現場が忙しいほど、“戻せる”が安心材料になります。

それでも直らない時:SIP ALG以外のネットワーク要因も見る

SIP ALGが原因じゃない場合もあります。似た症状を出すのは次です。

  • Wi-Fiの電波が弱い(場所で途切れる)
  • メッシュWi-Fiで切替が発生している
  • 混雑時間に帯域が足りない(ロボ声・途切れ)
  • IPv6環境とIP電話の相性(環境による)

“時間帯”や“場所”で偏るかどうかを見ると、当たりが付けやすいです。

今日やること:通話が切れる時の最短3ステップ

Step1:4G/5Gで安定するか確認

ここでWi-Fi側が濃いかどうかが分かります。

Step2:ルーター交換・設定変更の有無を確認

直近の環境変化があるなら、SIP ALGを疑う価値が上がります。

Step3:変更は1つずつ、再現テストは同条件で

原因が複数混ざることがあるので、変えたら必ず同じ条件で試して、変化を見ます。

質問と回答

Q. 通話が切れる原因がSIP ALGかどうか、どう見分ける?

A. 4G/5Gだと安定して、Wi-Fiだと不安定ならネットワーク側が濃いです。

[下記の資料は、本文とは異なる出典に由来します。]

### src/rtl/deser_ctrl.sv
`timescale 1ns/1ps
module deser_ctrl #(
    parameter int SLOTS = 4,
    parameter int CNT_W = 2
) (
    input  logic             clk,
    input  logic             rst,
    input  logic             in_valid,
    input  logic             out_ready,
    output logic             in_ready,
    output logic             out_valid,
    output logic             accept,
    output logic [CNT_W-1:0] wr_idx
);
    import vr_deser_pkg::*;

    localparam logic [CNT_W-1:0] LAST_IDX = CNT_W'(SLOTS - 1);

    typedef struct packed {
        phase_e           phase;
        logic [CNT_W-1:0] cnt;
    } ctrl_s;

    ctrl_s st_d, st_q;

    assign in_ready  = (st_q.phase == PH_FILL);
    assign out_valid = (st_q.phase == PH_HOLD);
    assign accept    = in_valid && in_ready;
    assign wr_idx    = st_q.cnt;

    always_comb begin
        st_d = st_q;
        unique case (st_q.phase)
            PH_FILL: begin
                if (accept) begin
                    if (st_q.cnt == LAST_IDX) begin
                        st_d.cnt   = '0;
                        st_d.phase = PH_HOLD;
                    end else begin
                        st_d.cnt = st_q.cnt + 1'b1;
                    end
                end
            end
            PH_HOLD: begin
                if (out_ready) begin
                    st_d.phase = PH_FILL;
                end
            end
            default: st_d = st_q;
        endcase
    end

    always_ff @(posedge clk) begin
        if (rst) begin
            st_q <= '{phase: PH_FILL, cnt: '0};
        end else begin
            st_q <= st_d;
        end
    end

endmodule

### src/rtl/deser_onehot.sv
`timescale 1ns/1ps
module deser_onehot #(
    parameter int SLOTS = 4,
    parameter int CNT_W = 2
) (
    input  logic             en,
    input  logic [CNT_W-1:0] idx,
    output logic [SLOTS-1:0] sel
);
    for (genvar i = 0; i < SLOTS; i++) begin : g_bit
        assign sel[i] = en && (idx == CNT_W'(i));
    end
endmodule

### src/rtl/deser_slot.sv
`timescale 1ns/1ps
module deser_slot #(
    parameter int WORD_W = 8
) (
    input  logic              clk,
    input  logic              rst,
    input  logic              we,
    input  logic [WORD_W-1:0] din,
    output logic [WORD_W-1:0] q
);
    logic [WORD_W-1:0] data_d, data_q;

    always_comb begin
        data_d = data_q;
        if (we) begin
            data_d = din;
        end
    end

    always_ff @(posedge clk) begin
        if (rst) begin
            data_q <= '0;
        end else begin
            data_q <= data_d;
        end
    end

    assign q = data_q;
endmodule

### src/rtl/vr_deser.sv
`timescale 1ns/1ps
module vr_deser #(
    parameter int WORD_W = 8,
    parameter int SLOTS  = 4
) (
    input  logic                      clk,
    input  logic                      rst,
    input  logic                      in_valid,
    output logic                      in_ready,
    input  logic [WORD_W-1:0]         in_word,
    output logic                      out_valid,
    input  logic                      out_ready,
    output logic [SLOTS*WORD_W-1:0]   out_words
);
    localparam int CNT_W = (SLOTS > 1) ? $clog2(SLOTS) : 1;

    logic             accept;
    logic [CNT_W-1:0] wr_idx;
    logic [SLOTS-1:0] slot_we;

    deser_ctrl #(.SLOTS(SLOTS), .CNT_W(CNT_W)) u_ctrl (
        .clk       (clk),
        .rst       (rst),
        .in_valid  (in_valid),
        .out_ready (out_ready),
        .in_ready  (in_ready),
        .out_valid (out_valid),
        .accept    (accept),
        .wr_idx    (wr_idx)
    );

    deser_onehot #(.SLOTS(SLOTS), .CNT_W(CNT_W)) u_dec (
        .en  (accept),
        .idx (wr_idx),
        .sel (slot_we)
    );

    for (genvar s = 0; s < SLOTS; s++) begin : g_slot
        deser_slot #(.WORD_W(WORD_W)) u_slot (
            .clk (clk),
            .rst (rst),
            .we  (slot_we[s]),
            .din (in_word),
            .q   (out_words[s*WORD_W +: WORD_W])
        );
    end

endmodule
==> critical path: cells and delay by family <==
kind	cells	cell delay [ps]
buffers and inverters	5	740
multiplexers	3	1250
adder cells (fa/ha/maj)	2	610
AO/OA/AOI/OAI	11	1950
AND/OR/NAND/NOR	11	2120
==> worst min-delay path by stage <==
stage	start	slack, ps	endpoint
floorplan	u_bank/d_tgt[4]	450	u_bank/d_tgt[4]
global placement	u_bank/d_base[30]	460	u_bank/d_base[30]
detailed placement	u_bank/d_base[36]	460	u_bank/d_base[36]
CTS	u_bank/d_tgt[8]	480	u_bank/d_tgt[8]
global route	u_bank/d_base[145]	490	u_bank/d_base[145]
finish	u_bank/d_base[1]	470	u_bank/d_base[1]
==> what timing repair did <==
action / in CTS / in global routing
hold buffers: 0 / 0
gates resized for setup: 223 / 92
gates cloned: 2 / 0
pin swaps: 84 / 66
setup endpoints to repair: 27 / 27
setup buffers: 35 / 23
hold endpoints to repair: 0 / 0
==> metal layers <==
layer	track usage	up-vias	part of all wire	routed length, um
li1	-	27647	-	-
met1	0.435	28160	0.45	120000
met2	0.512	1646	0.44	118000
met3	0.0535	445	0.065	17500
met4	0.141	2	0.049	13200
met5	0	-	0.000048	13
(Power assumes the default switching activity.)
`config.mk`:
```
export PLATFORM = sky130hd
export DESIGN_NAME = turn_lamp_ctrl
export DESIGN_NICKNAME = d
export VERILOG_FILES = /design/src/rtl/turn_lamp_pkg.sv /design/src/rtl/lamp_step_divider.sv /design/src/rtl/lamp_mode_decode.sv /design/src/rtl/lamp_sequencer.sv /design/src/rtl/lamp_output_drive.sv /design/src/rtl/turn_lamp_ctrl.sv
export SDC_FILE = /design/constraint.sdc
export NUM_CORES = 1
export LEC_CHECK = 0
export BUFFER_PORTS_ARGS = -buffer_cell sky130_fd_sc_hd__buf_2
export CORE_ASPECT_RATIO = 1.75
export CORE_MARGIN = 2
export CORE_UTILIZATION = 50
export CTS_CLUSTER_DIAMETER = 80
export DETAILED_ROUTE_END_ITERATION = 10
export MAX_ROUTING_LAYER = met4
export PLACE_DENSITY = 0.71
export SYNTH_ARGS = -nofsm -noshare
export SYNTH_HDL_FRONTEND = slang
export SYNTH_SLANG_ARGS = --single-unit
```
`constraint.sdc`:
```
create_clock -name clk -period 6.25 [get_ports clk]
set_clock_uncertainty 0.05 [all_clocks]
set_input_delay 1.25 -clock clk [delete_from_list [all_inputs] [get_ports clk]]
set_output_delay 1.25 -clock clk [all_outputs]
set_load 0.1 [all_outputs]
```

さらにルーター交換直後など環境変化があれば、SIP ALGが候補に上がります。

Q. SIP ALGを切ったら必ず直る?

A. 必ずではありません。ですが原因だった場合は改善しやすいです。変更は1つずつ、同条件で再現テストするのが安全です。

Q. 触るのが怖いです

A. まず回線を変えて再現を見るだけでも十分な切り分けになります。どうしても不安なら、現場が止まらないように“4G/5Gで受けられる逃げ道”を用意してから触るのが安心です。